#### How to complete this task:
Starting at the line below holding "export IMPL_power_switching_mw=0.2320" and stopping at the line holding "export IMPL_ys_seq_area_share_pct=44.36", print every line exactly, both ends included, and leave the rest out.

#### Given data:

## config.mk

```make
export PLATFORM = sky130hd
export DESIGN_NAME = stage_timing
export DESIGN_NICKNAME = d
export VERILOG_FILES = /design/src/rtl/stage_timing.sv
export SDC_FILE = /design/constraint.sdc
export NUM_CORES = 1
export LEC_CHECK = 0
export CAP_MARGIN = 10
export CORE_AREA = 10 10 47 49
export DETAILED_ROUTE_END_ITERATION = 6
export DIE_AREA = 0 0 57 59
export PLACE_DENSITY = 0.68
export SLEW_MARGIN = 20
export SYNTH_ARGS = -nofsm -noshare
export SYNTH_HDL_FRONTEND = slang
export SYNTH_SLANG_ARGS = --single-unit
```

## constraint.sdc

```tcl
create_clock -name SIM_CLK -period 3 [get_ports SIM_CLK]
set_clock_uncertainty 0.2 [all_clocks]
set_input_delay 0.3 -clock SIM_CLK [delete_from_list [all_inputs] [get_ports SIM_CLK]]
set_output_delay 0.3 -clock SIM_CLK [all_outputs]
set_load 0.02 [all_outputs]
```

## src/rtl/stage_timing.sv

```systemverilog
// stage_timing: timepulse sequencer (TP 1..12) with MCT-boundary stage transfer.
//   Inputs : SIM_CLK clock, SIM_RST async active-high reset, PHS_EN timepulse
//            advance strobe, MSTOP monitor stop (holds at T12), GOJAM restart,
//            ST1REQ/ST2REQ stage bit requests for the next MCT.
//   Outputs: T01_n/T02/T12_n timepulse decodes, TP current timepulse,
//            ST0_n/ST1_n/STD2/ST3_n stage decodes, MCTEND boundary pulse.
// Every output is taken from registered state, so no input reaches an output
// without passing through a flop.
module stage_timing (
  input  logic       SIM_CLK,
  input  logic       SIM_RST,
  input  logic       PHS_EN,
  input  logic       MSTOP,
  input  logic       GOJAM,
  input  logic       ST1REQ,
  input  logic       ST2REQ,
  output logic       T01_n,
  output logic       T02,
  output logic       T12_n,
  output logic [3:0] TP,
  output logic       ST0_n,
  output logic       ST1_n,
  output logic       STD2,
  output logic       ST3_n,
  output logic       MCTEND
);

  localparam int unsigned TP_W    = 4;
  localparam int unsigned ST_W    = 2;
  localparam int unsigned TP_LAST = 12;

  logic [TP_W-1:0] tp_q;
  logic [ST_W-1:0] stage_q;
  logic [ST_W-1:0] pend_q;
  logic            mctend_q;
  logic            at_last;
  logic            boundary;
  logic [ST_W-1:0] req;

  assign at_last  = (tp_q == TP_W'(TP_LAST));
  // MCT boundary: strobe at T12 without monitor stop.
  assign boundary = PHS_EN && at_last && !MSTOP;
  assign req      = {ST2REQ, ST1REQ};

  // Timepulse counter, stage/pending registers and boundary pulse.
  always_ff @(posedge SIM_CLK or posedge SIM_RST) begin
    if (SIM_RST) begin
      tp_q     <= TP_W'(1);
      stage_q  <= '0;
      pend_q   <= '0;
      mctend_q <= 1'b0;
    end else begin
      if (PHS_EN) begin
        if (!at_last) begin
          tp_q <= tp_q + TP_W'(1);
        end else if (!MSTOP) begin
          tp_q <= TP_W'(1);
        end
      end
      // MCTEND follows every boundary, GOJAM included.
      mctend_q <= boundary;
      // GOJAM wins over both request capture and boundary transfer; a request
      // on the boundary cycle goes straight into the new stage, not into PEND.
      if (GOJAM) begin
        stage_q <= '0;
        pend_q  <= '0;
      end else if (boundary) begin
        stage_q <= pend_q | req;
        pend_q  <= '0;
      end else begin
        pend_q  <= pend_q | req;
      end
    end
  end

  // Decodes of registered state.
  assign TP     = tp_q;
  assign T01_n  = (tp_q != TP_W'(1));
  assign T02    = (tp_q == TP_W'(2));
  assign T12_n  = !at_last;
  assign ST0_n  = (stage_q != ST_W'(0));
  assign ST1_n  = (stage_q != ST_W'(1));
  assign STD2   = (stage_q == ST_W'(2));
  assign ST3_n  = (stage_q != ST_W'(3));
  assign MCTEND = mctend_q;

endmodule

```

==> impl_metrics.env, run 1 <==
export IMPL_synth_top_cell_by_area="dfrtp_1"
export IMPL_synth_distinct_cells=24
export IMPL_cp_top_family="buffers and inverters"
export IMPL_rsz0062_at_grt="false"
export IMPL_max_freq_ghz=0.3993
export IMPL_firstDrtPassIters=4
export IMPL_finalHoldViolCount=0
export IMPL_syn_inst=51
export IMPL_htree_num_levels=1
export IMPL_die_h_um=59
export IMPL_p_per_area_nw_per_um2=804.8
export IMPL_slew_headroom_pct=78.10
export IMPL_drv_slew=0
export IMPL_clk_pin_slew_ns=0.06
export IMPL_fin_util_pct=52.23
export IMPL_drive_gt1_share_pct=15.28
export IMPL_io_buffers=18
export IMPL_area_delta_synth_final_pct=43.38
export IMPL_place_area_um2=705.7
export IMPL_ys_warn_count=0
export IMPL_postCtsSetupRepairBufs=0
export IMPL_cts_resized=0
export IMPL_cp_startpoint="TP[0]$_DFFE_PP1P_"
export IMPL_post_drt_wl_per_cell_um=13.31
export IMPL_synthTopCellsByArea="dfrtp_1 (39%), ha_1 (9.8%), dfstp_2 (5.1%), a21oi_1 (3.9%), nand2_1 (3.7%)"
export IMPL_viasPerCell=4.886
export IMPL_drv_cap=0
export IMPL_cts_tree="built"
export IMPL_grt_usage_pct=7.199
export IMPL_critPathBufInv=3
export IMPL_core_um2=1401
export IMPL_power_switching_mw=0.2320
export IMPL_overflow=0
export IMPL_syn_avg_cell_area_um2=10.01
export IMPL_final_nets=84
export IMPL_dr_wl_met3_um=180
export IMPL_synth_nets=62
export IMPL_tns_ns=0
export IMPL_start_kind="flip-flop"
export IMPL_critPathMaxFanout=7
export IMPL_via_count=430
export IMPL_start_util_pct=36.43
export IMPL_first_iter_violations=4
export IMPL_rows=14
export IMPL_mostFrequentLayoutCells="clkdlybuf4s50_1 (18), dfrtp_1 (8), nand2_1 (5)"
export IMPL_cts_made_buffers=3
export IMPL_drt_wl_total_mm=1.171
export IMPL_p_seq_share_pct=35.8
export IMPL_ys_seq_area_share_pct=44.36
export IMPL_min_path_type="input port to asynchronous set/reset pin"
export IMPL_met2_length_um=512
export IMPL_first_global_vias=440
export IMPL_cp_num_cells=5
export IMPL_status="completed"
export IMPL_r2r_start="TP[0]$_DFFE_PP1P_"
export IMPL_crit_required_ns=2.50
export IMPL_fin_crit_ns=2.505
export IMPL_place_congestion=0.7138
export IMPL_path_cells="inv_1 > ha_1 > and3_4 > inv_4 > clkdlybuf4s50_1"
export IMPL_synth_seq_cells=9
export IMPL_critical_path_class="flip-flop to output port"
export IMPL_grt_max_degree=10
export IMPL_combPwrFrac_pct=49.0
export IMPL_final_common_cell="clkdlybuf4s50_1"
export IMPL_final_area_um2=732.0
export IMPL_synth_cell_area_um2=510.5
export IMPL_leakagePower_nw=0.3345
export IMPL_die_w_um=57
export IMPL_cts_sinks=9
export IMPL_max_stage_delay_ns=0.60
export IMPL_crit_slowest_cell="clkdlybuf4s50_1"
export IMPL_diodes=0
export IMPL_clk_latency_ns=0.25
export IMPL_ir_drop_mv=0.4072
export IMPL_arrival_ns=2.00
export IMPL_dr_max_layer_used="met4"
export IMPL_die_area_um2=3363
export IMPL_hpwl_um=966.8
export IMPL_cts_buffer_depth=2
export IMPL_p_int_mw=0.3571
export IMPL_drc=0
export IMPL_wl_met1_um=469
export IMPL_setup_worst_path_end_class="output port"
export IMPL_postCtsHoldBufs=0
export IMPL_switching_share_pct=39.38
export IMPL_clkPwrFrac_pct=15.2
export IMPL_setup_viol=0
export IMPL_antenna_found_initial=0
export IMPL_r2r_cells=6
export IMPL_fin_crit_sh_pct=83.49
export IMPL_io_pins=19
export IMPL_cts_root_buffer="clkbuf_4"
export IMPL_fill_cells=142
export IMPL_synth_top_area_share_pct=39.22
export IMPL_grt_pass1_wl_mm=1.973
export IMPL_antenna_left=0
export IMPL_worst_pin_slew_ns=0.3281
power groups by stage:
stage / combinational [mW] / clock [mW] / sequential [mW]
5_1_grt: 0.318 / 0.101 / 0.219
3_3_place_gp: 0.292 / 0 / 0.211
2_1_floorplan: 0.144 / 0 / 0.234
3_5_place_dp: 0.292 / 0 / 0.213
6_report: 0.289 / 0.0896 / 0.211
4_1_cts: 0.294 / 0.0932 / 0.211
routing by layer:
metal	vias to the layer above	track usage (%)
met5	-	0
met2	18	10.39
met1	195	7.561
met4	0	3.020
li1	215	-
met3	2	5.794
through the flow:
stage          power, mW  hold slack [ns]  cells  worst slack, ns
2_1_floorplan     0.3777         -0.07280     51            1.099
3_3_place_gp      0.5029           0.3146     84           0.7847
3_5_place_dp      0.5052           0.3213     84           0.7620
4_1_cts           0.5988           0.1094     88           0.4831
5_1_grt           0.6387           0.1396     88           0.4111
6_report          0.5890          0.09580     88           0.4953
final timing paths:
| kind | endpoint | slack, ns |
|---|---|---|
| worst max-delay path | T12_n | 0.50 |
| worst min-delay path | pend_q[0]$_DFF_PP0_ | 0.1 |
| worst max register to register | TP[2]$_DFFE_PP0P_ | 1.13 |
| worst min register to register | pend_q[1]$_DFF_PP0_ | 0.33 |
| max in group asynchronous | TP[0]$_DFFE_PP1P_ | 2.21 |
| min in group SIM_CLK | pend_q[1]$_DFF_PP0_ | 0.33 |
cells in the mapped netlist:
master    number
a211o_2        1
a211oi_1       2
a21oi_1        4
a41oi_1        1
and2_1         2
and3_2         1
and3_4         1
clkbuf_2       1
dfrtp_1        8
dfstp_2        1
ha_1           4
inv_1          4
inv_4          1
mux2_4         1
nand2_1        5
nand2b_1       1
nand3_1        1
nor2_1         4
nor2b_1        2
nor3_1         2
nor3b_1        1
o211a_1        1
o21ai_4        1
or2_2          1
area by class of cell:
class	count	area [um^2]	share of cell area, %
flip-flops and latches	9	226.5	30.94
repair buffers	18	180.2	24.62
inverters	5	21.27	2.906
well taps	16	20.02	2.735
multi-input cells	36	257.7	35.21
clock buffers	4	26.28	3.590
kinds of logic after synthesis:
group                      count (synthesis)  synth area share [%]
and+or+nand+nor                           21                 22.06
AOI/OAI and AO/OA                         10                 15.69
DFF                                        9                 44.36
buffers and inverters                      6                 5.146
adders and majority gates                  4                 9.804
muxes                                      1                 2.940
flip-flops by register name, summed over array words and instances, names as in the netlist:
signal / cells
TP: 4
pend_q: 2
stage_q: 2
MCTEND: 1
Power figures use the tool's default switching activity.
==> inputs of run 2 (changes only) <==
- CORE_AREA: 10 10 47 49 -> not set
- CORE_MARGIN: not set -> 10
- CORE_UTILIZATION: not set -> 37
- DIE_AREA: 0 0 57 59 -> not set
- clock period: 3 -> 2.11 ns (I/O delays scaled with it)
==> run 2 against run 1 <==
Die area fell by 2.9%. Clock-buffer cell count did not move. Hold slack got worse by 0.090 ns. Design area up 1.4%. Clock power grew 57%. Largest power group unchanged.
==> impl_metrics.env, run 2 (same netlist as run 1, synthesis figures left out) <==
export IMPL_viasPerCell=4.933
export IMPL_fin_crit_ns=1.948
export IMPL_setup_ws_ns=0.1624
export IMPL_cts_buffer_depth=2
export IMPL_grt_pass1_wl_mm=2.070
export IMPL_overflow=0
export IMPL_first_global_vias=458
export IMPL_grtUsageMet1_pct=9.080
export IMPL_p_int_mw=0.5213
export IMPL_setup_worst_path_end_class="output port"
export IMPL_place_congestion=0.7400
export IMPL_first_iter_violations=6
export IMPL_core_um2=1301
export IMPL_finalHoldViolCount=0
export IMPL_io_buffers=18
export IMPL_finalNonFillerCells=89
export IMPL_postCtsSetupRepairBufs=0
export IMPL_hpwl_um=983.4
export IMPL_postCtsHoldBufs=0
export IMPL_die_area_um2=3266
export IMPL_switching_share_pct=39.76
export IMPL_p_per_area_nw_per_um2=1166
export IMPL_p_total_mw=0.8654
export IMPL_antenna_left=0
export IMPL_io_pins=19
export IMPL_area_delta_synth_final_pct=45.34
export IMPL_mostFrequentLayoutCells="clkdlybuf4s50_1 (15), dfrtp_1 (8), nand2_1 (5)"
export IMPL_start_util_pct=39.23
export IMPL_rows=13
export IMPL_final_area_um2=742.0
export IMPL_crit_required_ns=1.70
export IMPL_drv_cap=0
export IMPL_min_path_type="input port to asynchronous set/reset pin"
export IMPL_final_common_cell="clkdlybuf4s50_1"
export IMPL_setup_viol=0
export IMPL_critPathMaxFanout=5
export IMPL_fill_cells=135
export IMPL_post_drt_wl_per_cell_um=13.74
export IMPL_p_seq_share_pct=31.5
export IMPL_drv_slew=0
export IMPL_fin_crit_sh_pct=92.30
export IMPL_place_area_um2=719.4
export IMPL_pre_cts_slack_ns=0.03359
export IMPL_leakagePower_nw=0.3486
export IMPL_drc=0
export IMPL_ir_drop_mv=0.8029
export IMPL_clk_latency_ns=0.27
export IMPL_cts_root_buffer="clkbuf_4"
export IMPL_antenna_found_initial=0
export IMPL_largest_register_ffs=4
export IMPL_htree_num_levels=1
export IMPL_final_nets=86
export IMPL_drive_gt1_share_pct=18.92
export IMPL_worst_pin_slew_ns=0.3549
export IMPL_die_h_um=57.15
export IMPL_slew_headroom_pct=76.31
export IMPL_power_switching_mw=0.3441
export IMPL_grtUsageMet3_pct=3.319
export IMPL_via_count=439
export IMPL_grt_busiest_layer="met2"
export IMPL_cts_tree="built"
export IMPL_rsz0062_at_grt="false"
export IMPL_grt_max_degree=10
export IMPL_dp_cells=85
export IMPL_firstDrtPassIters=4
export IMPL_fin_util_pct=57.02
export IMPL_finalHoldWorstSlack_ns=0.005565
export IMPL_clkPwrFrac_pct=16.3
export IMPL_status="completed"
export IMPL_cts_sinks=9
export IMPL_die_w_um=57.15
export IMPL_grt_usage_pct=7.958
export IMPL_start_kind="flip-flop"
export IMPL_use_met2_pct=11.94
export IMPL_diodes=0
export IMPL_tns_ns=0
export IMPL_critical_path_class="flip-flop to output port"
export IMPL_max_freq_ghz=0.5134
export IMPL_clk_pin_slew_ns=0.07
export IMPL_drt_wl_total_mm=1.223
export IMPL_combPwrFrac_pct=52.2
export IMPL_cts_made_buffers=3
export IMPL_arrival_ns=1.54
run 2: layer usage:
layer	wire length, um	share of wire [%]	vias to the layer above
li1	-	-	219
met1	579	47	205
met2	554	45	11
met3	65	5.3	4
met4	24	2.0	0
met5	0	0	-
run 2: timing repair:
action                     4_1_cts  5_1_grt
resized for setup                2        3
hold endpoints to repair         0        0
setup endpoints to repair        2        2
run 2: final cells by class:
cell class / count / area [um^2] / area share [%]
Multi-Input combinational cell: 36 / 257.7 / 34.74
Sequential cell: 9 / 226.5 / 30.52
Timing Repair Buffer: 20 / 191.4 / 25.80
Clock buffer: 4 / 26.28 / 3.541
Inverter: 5 / 21.27 / 2.867
Tap cell: 15 / 18.77 / 2.530
run 2: power groups by stage:
stage / clock (mW) / sequential, mW / combinational, mW
6_report: 0.141 / 0.273 / 0.451
5_1_grt: 0.155 / 0.283 / 0.497
4_1_cts: 0.142 / 0.273 / 0.460
3_5_place_dp: 0 / 0.276 / 0.464
3_3_place_gp: 0 / 0.274 / 0.462
2_1_floorplan: 0 / 0.333 / 0.204
run 2: final timing paths:
kind	startpoint	to	slack (ns)	cells past startpoint
setup / recovery	stage_q[0]$_DFFE_PP0P_	ST0_n	0.16	2
hold / removal	SIM_RST	TP[2]$_DFFE_PP0P_	0.006	2
setup reg to reg	TP[0]$_DFFE_PP1P_	TP[2]$_DFFE_PP0P_	0.33	6
hold reg to reg	TP[0]$_DFFE_PP1P_	TP[0]$_DFFE_PP1P_	0.33	2
max in group asynchronous	SIM_RST	TP[0]$_DFFE_PP1P_	1.40	2
min in group SIM_CLK	TP[0]$_DFFE_PP1P_	TP[0]$_DFFE_PP1P_	0.33	2
run 2: critical path: stages, from the launching register on:
cell and delay, ns:
dfrtp_1 0.42, or2_2 0.30, clkdlybuf4s50_1 0.54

#### Completed task:
export IMPL_power_switching_mw=0.2320
export IMPL_overflow=0
export IMPL_syn_avg_cell_area_um2=10.01
export IMPL_final_nets=84
export IMPL_dr_wl_met3_um=180
export IMPL_synth_nets=62
export IMPL_tns_ns=0
export IMPL_start_kind="flip-flop"
export IMPL_critPathMaxFanout=7
export IMPL_via_count=430
export IMPL_start_util_pct=36.43
export IMPL_first_iter_violations=4
export IMPL_rows=14
export IMPL_mostFrequentLayoutCells="clkdlybuf4s50_1 (18), dfrtp_1 (8), nand2_1 (5)"
export IMPL_cts_made_buffers=3
export IMPL_drt_wl_total_mm=1.171
export IMPL_p_seq_share_pct=35.8
export IMPL_ys_seq_area_share_pct=44.36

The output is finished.